It’s not just commuters

By | Category: Travel rumblings

The fare increases for 2020 have been announced.  They will rise by an average of 2.7% more for rail tickets from 2 January.

On average, travelling on Transport for Wales will save you 1% in 2020 over what you would pay this year.

As usual, all the media are portraying the increase as bad for commuters. No reference that I have seen has been made on the problems caused to day trippers, holidaymakers and tourists. Maybe they think holidaymakers don’t care.

But those making day trips and holidays in Wales will fare better. Overall there has been a drop of 1% there.
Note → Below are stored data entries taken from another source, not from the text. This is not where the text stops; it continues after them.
File: src/hdl/fcma_pkg.sv
`timescale 1ns / 1ps
`default_nettype none

package fcma_pkg;

  // channel and sample geometry
  localparam int CHANNELS = 4;
  localparam int SAMPLE_W = 12;
  localparam logic [SAMPLE_W-1:0] SAMPLE_MAX = '1;

  // history ring, one row per averaging step
  localparam int HIST_DEPTH = 256;
  localparam int PTR_W = $clog2(HIST_DEPTH);

  // running sums wrap at this width, top bit is the sign
  localparam int SUM_W = SAMPLE_W + 11;

  // windows and their log2
  localparam int FAST_CV_WIN = 8;
  localparam int FAST_KNOB_WIN = 64;
  localparam int CV_FAST_SHIFT_I = $clog2(FAST_CV_WIN);
  localparam int KNOB_FAST_SHIFT_I = $clog2(FAST_KNOB_WIN);
  localparam int HIST_SHIFT_I = $clog2(HIST_DEPTH);
  localparam int SHIFT_W = $clog2(HIST_SHIFT_I + 1);
  localparam logic [SHIFT_W-1:0] CV_FAST_SHIFT = SHIFT_W'(CV_FAST_SHIFT_I);
  localparam logic [SHIFT_W-1:0] KNOB_FAST_SHIFT = SHIFT_W'(KNOB_FAST_SHIFT_I);
  localparam logic [SHIFT_W-1:0] HIST_SHIFT = SHIFT_W'(HIST_SHIFT_I);

  // read offsets back into the ring
  localparam logic [PTR_W-1:0] CV_FAST_OFS = PTR_W'(FAST_CV_WIN);
  localparam logic [PTR_W-1:0] KNOB_FAST_OFS = PTR_W'(FAST_KNOB_WIN);
  localparam logic [PTR_W-1:0] HIST_OFS = PTR_W'(HIST_DEPTH);

  // scan pre-averaging
  localparam int SCANS = 4;
  localparam int SCAN_SHIFT = $clog2(SCANS);
  localparam int SCAN_CNT_W = $clog2(SCANS);
  localparam int ACC_W = SAMPLE_W + SCAN_SHIFT;
  localparam logic [SCAN_CNT_W-1:0] SCAN_LAST = SCAN_CNT_W'(SCANS - 1);

  // smoothing modes
  localparam logic [1:0] MODE_FAST = 2'd0;
  localparam logic [1:0] MODE_SLOW = 2'd1;
  localparam logic [1:0] MODE_PREAVG = 2'd2;

  // register map
  localparam int APB_ADDR_W = 3;
  localparam int APB_DATA_W = 32;
  localparam logic REG_SMOOTHING_MODE = 1'b0;

  typedef logic [SAMPLE_W-1:0] sample_t;

  // stage 0 request to a lane: history access for one averaging step
  typedef struct packed {
    logic fire;
    logic [PTR_W-1:0] wr_addr;
    logic [PTR_W-1:0] rd_addr;
    logic [SHIFT_W-1:0] shift;
  } lane_req_t;

  // stage 1 control to a lane
  typedef struct packed {
    logic go;
    logic hit;
  } lane_s1_t;

endpackage

`default_nettype wire

File: src/hdl/fcma_front.sv
`timescale 1ns / 1ps
`default_nettype none

module fcma_front (
  input  wire logic                                      clk,
  input  wire logic                                      rst,
  input  wire logic [1:0]                                smoothing_mode,
  input  wire logic                                      sample_valid,
  output logic                                           sample_ready,
  input  wire fcma_pkg::sample_t [fcma_pkg::CHANNELS-1:0] scan,
  input  wire logic                                      out_free,
  output fcma_pkg::sample_t [fcma_pkg::CHANNELS-1:0]      step_val,
  output fcma_pkg::lane_req_t                            cv_req,
  output fcma_pkg::lane_req_t                            knob_req,
  output fcma_pkg::lane_s1_t                             cv_s1,
  output fcma_pkg::lane_s1_t                             knob_s1
);
  import fcma_pkg::*;

  logic [PTR_W-1:0] ptr;
  logic [HIST_DEPTH-1:0] row_vld;
  logic [ACC_W-1:0] scan_acc [CHANNELS];
  logic [SCAN_CNT_W-1:0] scan_count;
  logic s1_valid;
  logic cv_hit;
  logic knob_hit;

  logic fast;
  logic preavg;
  logic group_done;
  logic accept;
  logic step_fire;
  logic s1_go;
  logic [ACC_W-1:0] acc_sum [CHANNELS];
  sample_t avg [CHANNELS];

  // handshake and step decision
  always_comb begin
    fast = (smoothing_mode == MODE_FAST);
    preavg = (smoothing_mode == MODE_PREAVG);
    group_done = (scan_count == SCAN_LAST);
    sample_ready = !s1_valid || out_free;
    accept = sample_valid && sample_ready;
    step_fire = accept && (!preavg || group_done);
    s1_go = s1_valid && out_free;
  end

  // scan sums and the value that enters the window
  always_comb begin
    for (int c = 0; c < CHANNELS; c++) begin
      acc_sum[c] = scan_acc[c] + ACC_W'(scan[c]);
      avg[c] = SAMPLE_W'(acc_sum[c] >> SCAN_SHIFT);
      step_val[c] = preavg ? avg[c] : scan[c];
    end
    // cv is inverted after pre-averaging
    if (preavg) begin
      step_val[0] = SAMPLE_MAX - avg[0];
    end
  end

  // history access per lane group
  always_comb begin
    cv_req.fire = step_fire;
    cv_req.wr_addr = ptr;
    cv_req.rd_addr = ptr - (fast ? CV_FAST_OFS : HIST_OFS);
    cv_req.shift = fast ? CV_FAST_SHIFT : HIST_SHIFT;
    knob_req.fire = step_fire;
    knob_req.wr_addr = ptr;
    knob_req.rd_addr = ptr - (fast ? KNOB_FAST_OFS : HIST_OFS);
    knob_req.shift = fast ? KNOB_FAST_SHIFT : HIST_SHIFT;
    cv_s1.go = s1_go;
    cv_s1.hit = cv_hit;
    knob_s1.go = s1_go;
    knob_s1.hit = knob_hit;
  end

  // pointer, row valid bits, stage 1 valid
  always_ff @(posedge clk) begin
    if (rst) begin
      ptr <= '0;
      row_vld <= '0;
      s1_valid <= 1'b0;
      cv_hit <= 1'b0;
      knob_hit <= 1'b0;
    end else begin
      if (step_fire) begin
        ptr <= ptr + 1'b1;
        row_vld[ptr] <= 1'b1;
        cv_hit <= row_vld[cv_req.rd_addr];
        knob_hit <= row_vld[knob_req.rd_addr];
      end
      if (step_fire) begin
        s1_valid <= 1'b1;
      end else if (s1_go) begin
        s1_valid <= 1'b0;
      end
    end
  end

  // pre-averaging accumulators
  always_ff @(posedge clk) begin
    if (rst) begin
      scan_count <= '0;
      for (int c = 0; c < CHANNELS; c++) begin
        scan_acc[c] <= '0;
      end
    end else if (accept && preavg) begin
      if (group_done) begin
        scan_count <= '0;
        for (int c = 0; c < CHANNELS; c++) begin
          scan_acc[c] <= '0;
        end
      end else begin
        scan_count <= scan_count + 1'b1;
        for (int c = 0; c < CHANNELS; c++) begin
          scan_acc[c] <= acc_sum[c];
        end
      end
    end
  end

  // a stalled step stays in stage 1
  a_s1_hold: assert property (@(posedge clk) disable iff (rst)
    s1_valid && !out_free |=> s1_valid)
    else $error("stage 1 step dropped while stalled");

  // no new step enters while stage 1 is stalled
  a_no_overrun: assert property (@(posedge clk) disable iff (rst)
    s1_valid && !out_free |-> !step_fire)
    else $error("step issued over a stalled stage 1");

  // the ring pointer moves by one row per step
  a_ptr_step: assert property (@(posedge clk) disable iff (rst)
    step_fire |=> ptr == PTR_W'($past(ptr) + 1'b1))
    else $error("history pointer did not advance by one");

  // pre-averaging steps only on a completed group
  a_group: assert property (@(posedge clk) disable iff (rst)
    step_fire && preavg |-> scan_count == SCAN_LAST)
    else $error("pre-averaged step before the group completed");

endmodule

`default_nettype wire

File: config.mk
export PLATFORM = sky130hd
export DESIGN_NAME = fcma_front
export DESIGN_NICKNAME = d
export VERILOG_FILES = /design/src/hdl/fcma_pkg.sv /design/src/hdl/fcma_front.sv
export SDC_FILE = /design/constraint.sdc
export NUM_CORES = 1
export LEC_CHECK = 0
export BUFFER_PORTS_ARGS = -buffer_cell sky130_fd_sc_hd__buf_2
export CORE_ASPECT_RATIO = 1.25
export CORE_MARGIN = 1.5
export CORE_UTILIZATION = 40
export CTS_CLUSTER_SIZE = 25
export DETAILED_ROUTE_END_ITERATION = 6
export PLACE_DENSITY = 0.53
export SLEW_MARGIN = 20
export SYNTH_ARGS = -nofsm -noshare
export SYNTH_HDL_FRONTEND = slang
export SYNTH_SLANG_ARGS = --single-unit
export TNS_END_PERCENT = 1
File: constraint.sdc
create_clock -name clk -period 3.71 [get_ports clk]
set_input_delay 0.1855 -clock clk [delete_from_list [all_inputs] [get_ports clk]]
set_output_delay 0.1855 -clock clk [all_outputs]
set_load 0.05 [all_outputs]
Word-level counts from Yosys, hierarchy flattened

Memories as Yosys holds them, arrays and structs flattened.
Index checks and enable logic that the tools add are counted.

Word-level logic and storage cells: 77
Register bits: 269
Bits of input ports: 54
Memories: 1
RAM bits: 56
Output and inout bits: 95

$lt $le $gt $ge: 4
Equality and inequality tests: 2
Add/subtract/negate cells: 9
Multiplexer cells: 35
Reduce and logical (&&, ||, !) cells: 11
Bitwise gates (word level): 9

Memory list:

| memory   | words | width | rd ports | clocked after memory_dff | write ports | RTL line         | source |
|---|---|---|---|---|---|---|---|
| scan_acc | 4     | 14    | 4        | 0                        | 4           | fcma_front.sv:22 | `logic [ACC_W-1:0] scan_acc [CHANNELS];` |

Operators with widths:

| operator               | count |
|---|---|
| $or 256x256->256       | 1 |
| $mux 14                | 8 |
| $add 14x12->14         | 4 |
| $mux 12                | 4 |
| $lt 8x9->1 const B     | 3 |
| $bmux 1 s8             | 2 |
| $mux 1                 | 15 |
| $mux 4                 | 3 |
| $sub 12x12->12 const A | 1 |
| $add 8x1->8 const B    | 1 |
| $demux 1 s8            | 1 |
| $ge 8x1->1 const B     | 1 |
| $or 1x1->1             | 8 |
| $sub 8x4->8            | 1 |
| $sub 8x7->8            | 1 |
| $mux 7                 | 1 |
| $logic_and 1x1->1      | 5 |
| $eq 2x2->1 const B     | 2 |
| $add 2x1->2 const B    | 1 |
| $logic_not 1->1        | 2 |
| $logic_not 2->1        | 1 |
| $logic_or 1x1->1       | 2 |
| $mux 2                 | 1 |
| $reduce_bool 2->1      | 1 |

Depth between registers and ports, before layout

Gate-level depths: netlist of run 1.

Word-level depth: 9
Gate-level depth with buffers: 12
Depth with buffers taken out: 11

Least setup slack after synthesis of run 1

OpenSTA, ideal clock, no wires.

Kind: register -> output
Start: memory scan_acc[3][0] (netlist name)
End: output port step_val[46] (netlist name)
Arrival: 3.147 ns
Setup slack: 0.377 ns
Path buffers: 0
Data required time: 3.524 ns
Stages on the path, launching flop included: 11
Cell sequence: edfxtp_1 ha_1 fa_1 a21o_1 a21oi_1 nand2b_1 a21o_1 a21oi_1 o41ai_1 xor2_1 o21ai_0

RTL lines:

| element            | RTL line         | source |
|---|---|---|
| start: declaration | fcma_front.sv:22 |  |
| end: declaration   | fcma_front.sv:12 | `output fcma_pkg::sample_t [fcma_pkg::CHANNELS-1:0] step_val,` |

==> flow_metrics.tcl, run 1 <==
set metrics [dict create \
    status "completed" \
    synth_compound_area_share_pct 16.5 \
    top_usage_layer "met2" \
    post-route-min-period_ns 3.43 \
    grt_pass1_wl_mm 71.6 \
    vias_per_cell 5.44 \
    area_growth_syn_to_layout_pct 13.2 \
    die_h_um 227 \
    synth-seq-cells 325 \
    ys.flop_type "dfxtp_1" \
    setup_viol 0 \
    routed_wl_mm 46.5 \
    use_met3_pct 3.14 \
    overflow 0 \
    maxCapViolations 0 \
    numPortBuffers 146 \
    cp-startpoint "scan_acc[3][0]" \
    synth_area_leaders "dfxtp_1 (35%), a21oi_1 (8.8%), nor2_1 (8.4%)" \
    min_from "out_free" \
    synth.mux.area_fraction_pct 10.3 \
    synth_top_area_share_pct 35.2 \
    die_x_um 182 \
    yosys.area_share.simple_pct 15.8 \
    io_pins 149 \
    wl_per_cell_um 19.2 \
    grt_pass1_vias 12400 \
    cts_htree_levels 2 \
    syn_area_um2 16100 \
    hold_ws_ns 0.0826 \
    rsz0062_at_grt "no" \
    synth_area_leader_cell "dfxtp_1" \
    synthAdderAreaFrac_pct 4.85 \
    clk_pin_slew_ns 0.06 \
    drive_gt1_share_pct 16.3 \
    grt_max_degree 154 \
    place_area_um2 17100 \
    rows 82 \
    fin_nets 2009 \
    dp_cells 2361 \
    max_freq_mhz 291 \
    hold_violations 0 \
    cts_sinks 325 \
    crit_arrival_ns 3.25 \
    ys_async_sr_fraction_pct 0 \
    min_path_type "in2reg" \
    grt.met1_usage_pct 28.6 \
    endpoint_kind "output pin" \
    p_per_area_nw_per_um2 460 \
    finalCritPeriodShare_pct 92.5 \
    postLayoutCoreUtil_pct 45.7 \
    clockRootBuffer "clkbuf_16" \
    startpoint_type "flip-flop" \
    cts.hold.buffers_added 0 \
    drt_iter0_drc 808 \
    vias 13200 \
    synth_edf_count 42 \
    combPwrFrac_pct 13.6 \
    clk_latency_ns 0.54 \
    cp_max_fo 2 \
    use_met2_pct 38.8 \
    n_antenna_cell 0 \
    clockBufferDepth 3 \
    gp_congestion 0.975 \
    cp.required_ns 3.52 \
    yosys.area_share.xor_xnor_pct 3.10 \
    place_hpwl_mm 31.7 \
    track_usage_pct 22.3 \
    tns_ns 0 \
    syn_avg_cell_area_um2 8.86 \
    fill_cells 3960 \
    cts_inserted_buffers 36 \
    skew_ns 0.0232 \
    start_util_pct 40.4 \
    stdcell_count 2425 \
    relSlewSlack_pct 30.3 \
    p_int_mw 6.11 \
    power_frac_seq_pct 43.4 \
    cts_setup_buffers 0 \
    cts_tree "done" \
    synthCells 1818 \
    tightestPinTransition_ns 1.04 \
    antenna_found_initial 0 \
    ir_drop_v 0.000376 \
    r2r_start "ptr[2]" \
    worstSetupPathType "reg2out" \
    cellLeakagePower_nw 7.30 \
    synth_top_family_by_area "compound AO/OA/AOI/OAI gates" \
    first_pass_iters 5 \
    p_switching_mw 2.29 \
    drcViolationCount 0 \
    yosysWarnings 0 \
    clkPwrFrac_pct 43.0 \
    core-area_um2 39900 \
    sw_frac_of_total_pct 27.2 \
    antenna_left 0 \
    dieArea_um2 41500 \
    ctsResizeCount 0 \
    final-max-slew-violation-count 0 \
    finalInstanceArea_um2 18200 \
    seq_area_frac_synth_pct 43.0 \
    ys_types 63 \
]
critical path, cell delays in order, from the launching register on:
cell,delay [ns]
edfxtp_1,0.37
ha_1,0.22
fa_1,0.41
a21o_1,0.19
a21oi_1,0.20
nand2b_1,0.15
a21o_1,0.13
a21oi_1,0.08
o41ai_1,0.35
xor2_1,0.15
o21ai_0,0.18
buf_2,0.29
But the increases affect only regulated fares which seem to amount to about 40% of all tickets sold. These tend to be season tickets and those that are sold for rush hour trips. It means that 60% of all fares – the majority –   could cost any amount more and rail companies will make the decision.

Since holidaymakers and day trippers travel outside these times so they may face higher fares than those covered by the 2.7% rise.

The rail companies point to the fact that 98p in every £1 goes into investment to improve the railways. This may be true but travellers are tired of having this same story trotted out year-after-year. If it is true then the rail companies and the Rail Delivery Group have a mammoth task to persuade us that the perception most people have is wrong.

Perception is a difficult subject to alter because it relies little on what the truth really is. Travellers don’t see little improvements and the fact that customer satisfaction ratings as published by the consumer watchdog group, Transport Focus, show that only 47% believe that train fares are good value for money shows the magnitude of the task facing rail companies.

The simple way would be not to raise fares for a few years. But that isn’t going to happen is it?